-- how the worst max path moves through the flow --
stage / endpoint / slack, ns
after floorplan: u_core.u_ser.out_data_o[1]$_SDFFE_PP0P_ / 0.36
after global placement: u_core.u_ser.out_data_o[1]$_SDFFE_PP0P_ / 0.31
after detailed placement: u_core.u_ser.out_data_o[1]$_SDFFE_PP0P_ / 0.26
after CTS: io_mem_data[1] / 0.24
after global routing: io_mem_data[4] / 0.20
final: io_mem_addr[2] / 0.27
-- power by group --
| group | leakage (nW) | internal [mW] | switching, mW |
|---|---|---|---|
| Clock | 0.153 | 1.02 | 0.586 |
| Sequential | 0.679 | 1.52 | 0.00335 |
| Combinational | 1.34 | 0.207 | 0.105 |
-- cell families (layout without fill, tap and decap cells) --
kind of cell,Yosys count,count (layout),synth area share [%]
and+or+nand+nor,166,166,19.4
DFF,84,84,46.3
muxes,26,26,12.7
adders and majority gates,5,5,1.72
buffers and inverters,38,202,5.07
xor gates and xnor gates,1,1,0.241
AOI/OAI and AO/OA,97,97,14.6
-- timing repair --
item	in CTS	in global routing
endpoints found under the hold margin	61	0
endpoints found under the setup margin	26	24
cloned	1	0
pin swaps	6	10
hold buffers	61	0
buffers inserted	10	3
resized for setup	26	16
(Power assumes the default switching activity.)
## src/rtl/vending_pkg.sv

```systemverilog
// rtl/vending_pkg.sv - shared states, coin values and key indices for the vending controller
package vending_pkg;

    typedef enum logic [1:0] {
        IDLE    = 2'd0,
        COLLECT = 2'd1,
        VEND    = 2'd2,
        CHANGE  = 2'd3
    } state_e;

    localparam int COIN_HALF = 1;
    localparam int COIN_ONE  = 2;

    localparam int KEY_CANCEL = 0;
    localparam int KEY_HALF   = 1;
    localparam int KEY_ONE    = 2;

endpackage

```

## src/rtl/key_sync_edge.sv

```systemverilog
// rtl/key_sync_edge.sv - per-bit 2-FF synchroniser with falling-edge pulse for active-low keys
module key_sync_edge #(
    parameter int WIDTH = 3
) (
    input  logic             clk,
    input  logic             rst_n,
    input  logic [WIDTH-1:0] key_n,
    output logic [WIDTH-1:0] fall
);

    logic [WIDTH-1:0] sync1_q, sync1_d;
    logic [WIDTH-1:0] sync2_q, sync2_d;
    logic [WIDTH-1:0] prev_q,  prev_d;

    always_comb begin
        sync1_d = key_n;
        sync2_d = sync1_q;
        prev_d  = sync2_q;
    end

    // Reset to the released level so leaving reset never looks like a press.
    always_ff @(posedge clk or negedge rst_n) begin
        if (!rst_n) begin
            sync1_q <= '1;
            sync2_q <= '1;
            prev_q  <= '1;
        end else begin
            sync1_q <= sync1_d;
            sync2_q <= sync2_d;
            prev_q  <= prev_d;
        end
    end

    assign fall = prev_q & ~sync2_q;

endmodule

```

## src/rtl/vending_machine_param.sv

```systemverilog
// rtl/vending_machine_param.sv - parametrised vending controller with handshaked change return
module vending_machine_param #(
    parameter int PRICE       = 5,
    parameter int CREDIT_W    = 4,
    parameter int BEEP_CYCLES = 4
) (
    input  logic                clk,
    input  logic                rst_n,
    input  logic [2:0]          key_value,
    input  logic                change_ready,
    output logic [CREDIT_W-1:0] money_flag,
    output logic                vend,
    output logic                beep,
    output logic                coin_reject,
    output logic                change_valid,
    output logic                change_coin
);
    import vending_pkg::*;

    localparam int BEEP_W = $clog2(BEEP_CYCLES + 1);
    localparam logic [CREDIT_W:0]   CREDIT_MAX = {1'b0, {CREDIT_W{1'b1}}};
    localparam logic [CREDIT_W:0]   PRICE_X    = (CREDIT_W+1)'(PRICE);
    localparam logic [CREDIT_W-1:0] PRICE_C    = CREDIT_W'(PRICE);
    localparam logic [CREDIT_W-1:0] TWO        = CREDIT_W'(COIN_ONE);

    logic [2:0] ev;

    key_sync_edge #(.WIDTH(3)) u_keys (
        .clk   (clk),
        .rst_n (rst_n),
        .key_n (key_value),
        .fall  (ev)
    );

    state_e              state_q, state_d;
    logic [CREDIT_W-1:0] credit_q, credit_d;
    logic [BEEP_W-1:0]   beep_cnt_q, beep_cnt_d;
    logic                vend_q, vend_d;
    logic                reject_q, reject_d;
    logic                change_valid_q, change_valid_d;
    logic                change_coin_q, change_coin_d;

    logic                cancel_ev, one_ev, half_ev, coin_ev, dropped;
    logic [CREDIT_W:0]   coin_val, sum;
    logic [CREDIT_W-1:0] rem;

    always_comb begin
        cancel_ev = ev[KEY_CANCEL];
        one_ev    = ev[KEY_ONE];
        half_ev   = ev[KEY_HALF];
        coin_ev   = !cancel_ev && (one_ev || half_ev);
        coin_val  = one_ev ? (CREDIT_W+1)'(COIN_ONE) : (CREDIT_W+1)'(COIN_HALF);
        // Coins losing same-cycle priority collapse into one reject pulse.
        dropped   = cancel_ev ? (one_ev || half_ev) : (one_ev && half_ev);
        sum       = {1'b0, credit_q} + coin_val;
        rem       = credit_q;

        state_d        = state_q;
        credit_d       = credit_q;
        vend_d         = 1'b0;
        reject_d       = dropped;
        change_valid_d = change_valid_q;
        change_coin_d  = change_coin_q;
        beep_cnt_d     = (beep_cnt_q != '0) ? beep_cnt_q - 1'b1 : '0;

        case (state_q)
            IDLE, COLLECT: begin
                if (cancel_ev) begin
                    if (state_q == COLLECT) begin
                        state_d        = CHANGE;
                        change_valid_d = 1'b1;
                        change_coin_d  = (credit_q >= TWO);
                    end
                end else if (coin_ev) begin
                    if (sum > CREDIT_MAX) begin
                        reject_d = 1'b1;
                    end else begin
                        credit_d = sum[CREDIT_W-1:0];
                        if (sum >= PRICE_X) begin
                            state_d    = VEND;
                            vend_d     = 1'b1;
                            beep_cnt_d = BEEP_W'(BEEP_CYCLES);
                        end else begin
                            state_d = COLLECT;
                        end
                    end
                end
            end
            VEND: begin
                reject_d = one_ev || half_ev;
                rem      = credit_q - PRICE_C;
                credit_d = rem;
                if (rem != '0) begin
                    state_d        = CHANGE;
                    change_valid_d = 1'b1;
                    change_coin_d  = (rem >= TWO);
                end else begin
                    state_d = IDLE;
                end
            end
            CHANGE: begin
                reject_d = one_ev || half_ev;
                if (change_valid_q && change_ready) begin
                    rem      = credit_q - (change_coin_q ? TWO : CREDIT_W'(COIN_HALF));
                    credit_d = rem;
                    if (rem == '0) begin
                        state_d        = IDLE;
                        change_valid_d = 1'b0;
                        change_coin_d  = 1'b0;
                    end else begin
                        change_coin_d  = (rem >= TWO);
                    end
                end
            end
            default: state_d = IDLE;
        endcase
    end

    always_ff @(posedge clk or negedge rst_n) begin
        if (!rst_n) begin
            state_q        <= IDLE;
            credit_q       <= '0;
            beep_cnt_q     <= '0;
            vend_q         <= 1'b0;
            reject_q       <= 1'b0;
            change_valid_q <= 1'b0;
            change_coin_q  <= 1'b0;
        end else begin
            state_q        <= state_d;
            credit_q       <= credit_d;
            beep_cnt_q     <= beep_cnt_d;
            vend_q         <= vend_d;
            reject_q       <= reject_d;
            change_valid_q <= change_valid_d;
            change_coin_q  <= change_coin_d;
        end
    end

    assign money_flag   = credit_q;
    assign vend         = vend_q;
    assign beep         = (beep_cnt_q != '0);
    assign coin_reject  = reject_q;
    assign change_valid = change_valid_q;
    assign change_coin  = change_coin_q;

endmodule

```
$ cat src/rtl/div_iter.sv
// Iterative restoring divider: one quotient bit per cycle, MSB first.
// Optional DIV_ITER_EARLY_OUT_EN skips the iteration when divisor=0 or dividend<divisor.
module div_iter #(
  parameter int XLEN = 32
) (
  input  logic            clk_in,
  input  logic            reset_in,
  input  logic [XLEN-1:0] dividend,
  input  logic [XLEN-1:0] divisor,
  input  logic            req_in,
  input  logic            is_q_in,
  output logic            ready_out,
  output logic [XLEN-1:0] result_out
);

  typedef enum logic [1:0] {IDLE, BUSY, DONE} state_t;

  localparam logic [5:0] LAST_STEP = 6'(XLEN - 1);

  state_t          state;
  logic [XLEN-1:0] dvd;
  logic [XLEN-1:0] dsr;
  logic [XLEN-1:0] rem;
  logic [5:0]      cnt;
  logic            is_q;

  logic [XLEN:0]   rem_shift;
  logic [XLEN-1:0] rem_diff;
  logic            q_bit;

  // The shifted partial remainder keeps one extra bit so divisors above 2^(XLEN-1) still compare correctly.
  always_comb begin
    rem_shift = {rem, dvd[XLEN-1]};
    q_bit     = (rem_shift >= {1'b0, dsr});
    rem_diff  = rem_shift[XLEN-1:0] - dsr;
  end

`ifdef DIV_ITER_EARLY_OUT_EN
  logic early;
  assign early = (divisor == '0) || (dividend < divisor);
`endif

  // dvd doubles as the quotient register: dividend bits shift out the top while quotient bits shift in below.
  always_ff @(posedge clk_in) begin
    if (!reset_in) begin
      state      <= IDLE;
      dvd        <= '0;
      dsr        <= '0;
      rem        <= '0;
      cnt        <= '0;
      is_q       <= 1'b0;
      ready_out  <= 1'b0;
      result_out <= '0;
    end else begin
      ready_out <= 1'b0;
      case (state)
        IDLE: begin
          if (req_in) begin
            dvd   <= dividend;
            dsr   <= divisor;
            is_q  <= is_q_in;
            rem   <= '0;
            cnt   <= '0;
            state <= BUSY;
`ifdef DIV_ITER_EARLY_OUT_EN
            if (early) begin
              dvd   <= (divisor == '0) ? '1 : '0;
              rem   <= dividend;
              state <= DONE;
            end
`endif
          end
        end
        BUSY: begin
          if (!req_in) begin
            state <= IDLE;
          end else begin
            rem <= q_bit ? rem_diff : rem_shift[XLEN-1:0];
            dvd <= {dvd[XLEN-2:0], q_bit};
            cnt <= cnt + 6'd1;
            if (cnt == LAST_STEP) begin
              state <= DONE;
            end
          end
        end
        DONE: begin
          ready_out  <= 1'b1;
          result_out <= is_q ? dvd : rem;
          state      <= IDLE;
        end
        default: begin
          state <= IDLE;
        end
      endcase
    end
  end

endmodule
$ cat src/rtl/gpu_cmd_queue_fifo.sv
// rtl/gpu_cmd_queue_fifo.sv - synchronous FIFO of gpu_cmd_t entries
module gpu_cmd_fifo
  import GPU_CmdPackage::*;
#(
  parameter int DEPTH = 8
) (
  input  logic                     clk,
  input  logic                     reset,
  input  logic                     push,
  input  logic                     pop,
  input  logic                     flush,
  input  gpu_cmd_t                 din,
  output logic                     full,
  output logic                     empty,
  output logic [$clog2(DEPTH):0]   count,
  output gpu_cmd_t                 head
);

  localparam int PW = $clog2(DEPTH);
  localparam int CW = PW + 1;

  gpu_cmd_t         mem [DEPTH];
  logic [PW-1:0]    wr_ptr;
  logic [PW-1:0]    rd_ptr;
  logic             do_push;
  logic             do_pop;
  logic [CW-1:0]    count_nxt;

  // Flush wins over everything; a full queue never accepts even if popping.
  always_comb begin
    do_push   = push && !full && !flush;
    do_pop    = pop && !empty && !flush;
    count_nxt = count;
    if (flush)
      count_nxt = '0;
    else if (do_push && !do_pop)
      count_nxt = count + 1'b1;
    else if (do_pop && !do_push)
      count_nxt = count - 1'b1;
  end

  always_ff @(posedge clk) begin
    if (reset) begin
      wr_ptr <= '0;
      rd_ptr <= '0;
      count  <= '0;
      full   <= 1'b0;
      empty  <= 1'b1;
    end else begin
      if (flush) begin
        wr_ptr <= '0;
        rd_ptr <= '0;
      end else begin
        if (do_push) wr_ptr <= wr_ptr + 1'b1;
        if (do_pop)  rd_ptr <= rd_ptr + 1'b1;
      end
      count <= count_nxt;
      full  <= (count_nxt == CW'(DEPTH));
      empty <= (count_nxt == '0);
    end
  end

  always_ff @(posedge clk) begin
    if (do_push) mem[wr_ptr] <= din;
  end

  assign head = mem[rd_ptr];

endmodule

══════════════════════════════

**Work instructions**:
Scan the records for lines with the string "endpoints". Give the number of such lines and nothing else.

**Exercise solution**:
2